The Foxborough Branch Railroad was incorporated in 1862 to provide a rail connection from Mansfield through Foxborough to Walpole. In 1867, it became the Mansfield and Framingham Railroad, with a new charter allowing it to connect to the Boston, Clinton and Fitchburg Railroad and Boston and Worcester Railroad at Framingham. The line was completed on May 1, 1870. On January 1, 1873, it was leased to the Boston, Clinton and Fitchburg Railroad for fifty years, before merging with that railroad on June 1, 1875.

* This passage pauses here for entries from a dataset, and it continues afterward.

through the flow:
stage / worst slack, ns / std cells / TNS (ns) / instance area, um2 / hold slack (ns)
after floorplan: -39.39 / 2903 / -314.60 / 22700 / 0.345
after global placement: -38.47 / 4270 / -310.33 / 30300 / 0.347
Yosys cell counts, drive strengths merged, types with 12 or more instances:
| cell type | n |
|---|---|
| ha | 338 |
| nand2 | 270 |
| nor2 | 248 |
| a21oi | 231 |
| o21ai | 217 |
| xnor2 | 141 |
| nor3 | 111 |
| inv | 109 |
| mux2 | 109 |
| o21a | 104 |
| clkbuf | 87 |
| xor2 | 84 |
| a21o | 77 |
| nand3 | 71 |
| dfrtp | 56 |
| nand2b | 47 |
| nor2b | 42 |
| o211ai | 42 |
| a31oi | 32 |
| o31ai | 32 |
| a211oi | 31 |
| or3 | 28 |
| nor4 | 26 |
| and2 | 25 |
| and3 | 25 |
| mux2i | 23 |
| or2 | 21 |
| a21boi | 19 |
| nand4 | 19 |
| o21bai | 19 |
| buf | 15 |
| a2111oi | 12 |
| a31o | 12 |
--- src/rtl/riscv_mc_controller_if.sv ---
// riscv_mc_controller_if
// Control bus between the multi-cycle RV32I datapath and its controller.
//   op, funct3, funct7b5 : instruction fields taken from the instruction register
//   Zero                 : ALU zero flag
//   PCWrite .. ALUControl: datapath enables and mux selects
//   IllegalOp            : one-cycle pulse on an unsupported instruction
//   State                : controller state code, for debug
// This bus has no valid/ready handshake. Every signal is a level that is
// meaningful in each clock cycle. The controller decodes its outputs from its
// state register and from the current inputs.
interface riscv_mc_controller_if;
  logic [6:0] op;
  logic [2:0] funct3;
  logic       funct7b5;
  logic       Zero;
  logic       PCWrite;
  logic       AdrSrc;
  logic       MemWrite;
  logic       IRWrite;
  logic       RegWrite;
  logic [1:0] ResultSrc;
  logic [1:0] ALUSrcA;
  logic [1:0] ALUSrcB;
  logic [1:0] ImmSrc;
  logic [1:0] ALUControl;
  logic       IllegalOp;
  logic [3:0] State;

  // The datapath (or the bench) side drives the instruction fields and Zero.
  modport master (
    output op, funct3, funct7b5, Zero,
    input  PCWrite, AdrSrc, MemWrite, IRWrite, RegWrite, ResultSrc,
           ALUSrcA, ALUSrcB, ImmSrc, ALUControl, IllegalOp, State
  );

  // The controller side drives the enables and selects.
  modport slave (
    input  op, funct3, funct7b5, Zero,
    output PCWrite, AdrSrc, MemWrite, IRWrite, RegWrite, ResultSrc,
           ALUSrcA, ALUSrcB, ImmSrc, ALUControl, IllegalOp, State
  );
endinterface

--- src/rtl/riscv_mc_controller.sv ---
// riscv_mc_controller
// Multi-cycle control FSM for the RV32I subset (lw, sw, R-type, I-ALU, jal, beq).
// It shares one memory and one ALU across the cycles of each instruction.
//   CLK : system clock, rising edge
//   RST : asynchronous active-high reset that forces FETCH
//   bus : slave side of riscv_mc_controller_if (instruction fields and Zero
//         come in; enables, selects, IllegalOp and the State debug code go out)
// The Moore outputs are decoded from the state register. PCWrite, ImmSrc,
// ALUControl and IllegalOp also depend on the current inputs.
module riscv_mc_controller (
  input logic                  CLK,
  input logic                  RST,
  riscv_mc_controller_if.slave bus
);

  typedef enum logic [3:0] {
    FETCH    = 4'd0,
    DECODE   = 4'd1,
    MEMADR   = 4'd2,
    MEMREAD  = 4'd3,
    MEMWB    = 4'd4,
    MEMWRITE = 4'd5,
    EXECUTER = 4'd6,
    ALUWB    = 4'd7,
    EXECUTEI = 4'd8,
    JAL      = 4'd9,
    BEQ      = 4'd10
  } state_t;

  localparam logic [6:0] OP_LW   = 7'b0000011;
  localparam logic [6:0] OP_SW   = 7'b0100011;
  localparam logic [6:0] OP_R    = 7'b0110011;
  localparam logic [6:0] OP_I    = 7'b0010011;
  localparam logic [6:0] OP_JAL  = 7'b1101111;
  localparam logic [6:0] OP_BEQ  = 7'b1100011;

  state_t state;

  // State register. Codes 11-15 cannot be reached normally. They fall back to FETCH.
  always_ff @(posedge CLK or posedge RST) begin
    if (RST) begin
      state <= FETCH;
    end else begin
      case (state)
        FETCH:    state <= DECODE;
        DECODE: begin
          case (bus.op)
            OP_LW, OP_SW: state <= MEMADR;
            OP_R:         state <= EXECUTER;
            OP_I:         state <= EXECUTEI;
            OP_JAL:       state <= JAL;
            OP_BEQ:       state <= BEQ;
            default:      state <= FETCH;
          endcase
        end
        MEMADR:   state <= bus.op[5] ? MEMWRITE : MEMREAD;
        MEMREAD:  state <= MEMWB;
        EXECUTER: state <= ALUWB;
        EXECUTEI: state <= ALUWB;
        JAL:      state <= ALUWB;
        default:  state <= FETCH;  // MEMWB, MEMWRITE, ALUWB, BEQ, unused codes
      endcase
    end
  end

  logic       pc_update;
  logic       branch;
  logic [1:0] alu_op;
  logic       adr_src;
  logic       mem_write;
  logic       ir_write;
  logic       reg_write;
  logic [1:0] result_src;
  logic [1:0] alu_src_a;
  logic [1:0] alu_src_b;
  logic       state_valid;

  // Moore decode of the state register.
  always_comb begin
    pc_update   = 1'b0;
    branch      = 1'b0;
    alu_op      = 2'b00;
    adr_src     = 1'b0;
    mem_write   = 1'b0;
    ir_write    = 1'b0;
    reg_write   = 1'b0;
    result_src  = 2'b00;
    alu_src_a   = 2'b00;
    alu_src_b   = 2'b00;
    state_valid = 1'b1;
    case (state)
      FETCH: begin
        ir_write   = 1'b1;
        alu_src_b  = 2'b10;
        result_src = 2'b10;
        pc_update  = 1'b1;
      end
      DECODE: begin
        // OldPC + ImmExt gives the branch target, which is ready before BEQ.
        alu_src_a = 2'b01;
        alu_src_b = 2'b01;
      end
      MEMADR: begin
        alu_src_a = 2'b10;
        alu_src_b = 2'b01;
      end
      MEMREAD:  adr_src = 1'b1;
      MEMWB: begin
        result_src = 2'b01;
        reg_write  = 1'b1;
      end
      MEMWRITE: begin
        adr_src   = 1'b1;
        mem_write = 1'b1;
      end
      EXECUTER: begin
        alu_src_a = 2'b10;
        alu_op    = 2'b10;
      end
      EXECUTEI: begin
        alu_src_a = 2'b10;
        alu_src_b = 2'b01;
        alu_op    = 2'b10;
      end
      ALUWB:    reg_write = 1'b1;
      JAL: begin
        alu_src_a = 2'b01;
        alu_src_b = 2'b10;
        pc_update = 1'b1;
      end
      BEQ: begin
        alu_src_a = 2'b10;
        alu_op    = 2'b01;
        branch    = 1'b1;
      end
      default:  state_valid = 1'b0;
    endcase
  end

  logic       op_supported;
  logic       funct3_bad;
  logic [1:0] alu_control;
  logic [1:0] imm_src;

  assign op_supported = (bus.op == OP_LW) || (bus.op == OP_SW) || (bus.op == OP_R) ||
                        (bus.op == OP_I)  || (bus.op == OP_JAL) || (bus.op == OP_BEQ);

  // ALU decoder. Subtraction needs both R-type (op[5]) and funct7b5, so addi
  // with imm[10] set still adds.
  always_comb begin
    alu_control = 2'b00;
    funct3_bad  = 1'b0;
    case (alu_op)
      2'b01: alu_control = 2'b01;
      2'b10: begin
        case (bus.funct3)
          3'b000:  alu_control = (bus.op[5] & bus.funct7b5) ? 2'b01 : 2'b00;
          3'b110:  alu_control = 2'b11;
          3'b111:  alu_control = 2'b10;
          default: funct3_bad  = 1'b1;
        endcase
      end
      default: alu_control = 2'b00;
    endcase
  end

  always_comb begin
    imm_src = 2'b00;
    case (bus.op)
      OP_SW:   imm_src = 2'b01;
      OP_BEQ:  imm_src = 2'b10;
      OP_JAL:  imm_src = 2'b11;
      default: imm_src = 2'b00;
    endcase
    if (!state_valid) imm_src = 2'b00;
  end

  // Zero drives PCWrite combinationally within the BEQ cycle.
  assign bus.PCWrite    = pc_update | (branch & bus.Zero);
  assign bus.AdrSrc     = adr_src;
  assign bus.MemWrite   = mem_write;
  assign bus.IRWrite    = ir_write;
  assign bus.RegWrite   = reg_write;
  assign bus.ResultSrc  = result_src;
  assign bus.ALUSrcA    = alu_src_a;
  assign bus.ALUSrcB    = alu_src_b;
  assign bus.ImmSrc     = imm_src;
  assign bus.ALUControl = alu_control;
  assign bus.IllegalOp  = ((state == DECODE) && !op_supported) ||
                          (((state == EXECUTER) || (state == EXECUTEI)) && funct3_bad);
  assign bus.State      = state;

endmodule
===== src/rtl/mul_arb_pkg.sv =====
// Shared definitions for the shared-multiplier sequencer: FSM state encoding,
// requester-index sizing helper and default operand/timeout constants.
package mul_arb_pkg;

  localparam int DEFAULT_WIDTH   = 32;
  localparam int DEFAULT_TIMEOUT = 64;

  typedef enum logic [2:0] {
    IDLE,
    ISSUE,
    ARM,
    WAIT,
    RESP
  } state_t;

  // Width of a requester index; never narrower than one bit.
  function automatic int id_w(input int n);
    return (n > 1) ? $clog2(n) : 1;
  endfunction

endpackage


===== src/rtl/rr_arbiter.sv =====
// Combinational round-robin pick: searches upward from ptr+1 with wrap and
// returns a one-hot grant, its index and whether anything was requesting.
module rr_arbiter
  import mul_arb_pkg::*;
#(
  parameter int NUM_REQ = 4
) (
  input  logic [NUM_REQ-1:0]         req,
  input  logic [id_w(NUM_REQ)-1:0]   ptr,
  output logic [NUM_REQ-1:0]         grant,
  output logic [id_w(NUM_REQ)-1:0]   grant_id,
  output logic                       grant_valid
);

  localparam int ID_W = id_w(NUM_REQ);

  logic [ID_W:0]   sum;
  logic [ID_W-1:0] idx;

  // NOTE: every output gets a default before the search loop; without it a
  // path that assigns nothing would make the tool infer a latch.
  always_comb begin
    grant       = '0;
    grant_id    = '0;
    grant_valid = 1'b0;
    sum         = '0;
    idx         = '0;
    for (int i = 1; i <= NUM_REQ; i++) begin
      sum = {1'b0, ptr} + (ID_W + 1)'(i);
      if (sum >= (ID_W + 1)'(NUM_REQ)) sum = sum - (ID_W + 1)'(NUM_REQ);
      idx = sum[ID_W-1:0];
      if (!grant_valid && req[idx]) begin
        grant_valid = 1'b1;
        grant[idx]  = 1'b1;
        grant_id    = idx;
      end
    end
  end

endmodule
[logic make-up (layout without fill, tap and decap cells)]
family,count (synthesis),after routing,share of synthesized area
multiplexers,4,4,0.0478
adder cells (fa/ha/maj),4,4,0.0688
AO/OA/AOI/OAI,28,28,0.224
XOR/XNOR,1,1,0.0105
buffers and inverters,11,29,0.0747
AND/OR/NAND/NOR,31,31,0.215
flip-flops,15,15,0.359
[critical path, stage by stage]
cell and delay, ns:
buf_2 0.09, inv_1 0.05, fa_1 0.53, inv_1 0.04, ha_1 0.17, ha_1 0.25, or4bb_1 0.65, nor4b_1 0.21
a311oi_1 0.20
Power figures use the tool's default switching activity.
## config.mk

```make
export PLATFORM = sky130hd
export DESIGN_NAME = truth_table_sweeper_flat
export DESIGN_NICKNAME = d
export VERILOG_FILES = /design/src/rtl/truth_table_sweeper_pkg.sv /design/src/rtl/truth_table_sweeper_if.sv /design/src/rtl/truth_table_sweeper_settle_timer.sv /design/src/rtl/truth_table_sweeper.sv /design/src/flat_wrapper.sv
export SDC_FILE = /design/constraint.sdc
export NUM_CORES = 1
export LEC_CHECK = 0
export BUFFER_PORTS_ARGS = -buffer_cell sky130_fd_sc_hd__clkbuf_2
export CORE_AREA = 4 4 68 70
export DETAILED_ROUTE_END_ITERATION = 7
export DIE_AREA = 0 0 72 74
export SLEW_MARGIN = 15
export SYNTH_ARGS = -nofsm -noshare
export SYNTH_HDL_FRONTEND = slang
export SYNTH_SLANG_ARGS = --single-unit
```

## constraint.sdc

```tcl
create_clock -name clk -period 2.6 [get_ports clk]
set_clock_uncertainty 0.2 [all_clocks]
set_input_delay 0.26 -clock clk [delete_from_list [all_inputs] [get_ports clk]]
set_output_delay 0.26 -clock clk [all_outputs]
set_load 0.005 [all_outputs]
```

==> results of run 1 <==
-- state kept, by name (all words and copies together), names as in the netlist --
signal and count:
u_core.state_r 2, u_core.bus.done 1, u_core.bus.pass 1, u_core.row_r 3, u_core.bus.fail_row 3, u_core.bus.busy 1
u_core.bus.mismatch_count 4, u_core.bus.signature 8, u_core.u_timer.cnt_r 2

On June 1, 1876, the line became part of the Boston, Clinton, Fitchburg and New Bedford Railroad with the merger of the Boston, Clinton and Fitchburg Railroad with the New Bedford Railroad, forming an overall network of 126.2 miles of track. In 1879, the Boston, Clinton, Fitchburg and New Bedford Railroad was leased to the Old Colony Railroad for 999 years, before being consolidated with the Old Colony in 1883. The line was double-tracked between Walpole and Mansfield in 1886. In 1893, it became part of the New York, New Haven and Hartford Railroad as part of the lease of the entire Old Colony Railroad network.

Passenger service ceased in 1933. The line passed to Penn Central and Conrail, and was assigned to CSX Transportation as its Framingham Subdivision in the 1999 breakup of Conrail. Effective June 17, 2015, the state purchased the line for $23 million with the intent to upgrade it for faster game day service and eventual full-time passenger service. By 2021, 17 miles of continuous welded rail had been installed. Regular commuter service to Foxboro ran as a pilot in 2019–2020, resumed in 2022, and became permanent in 2023.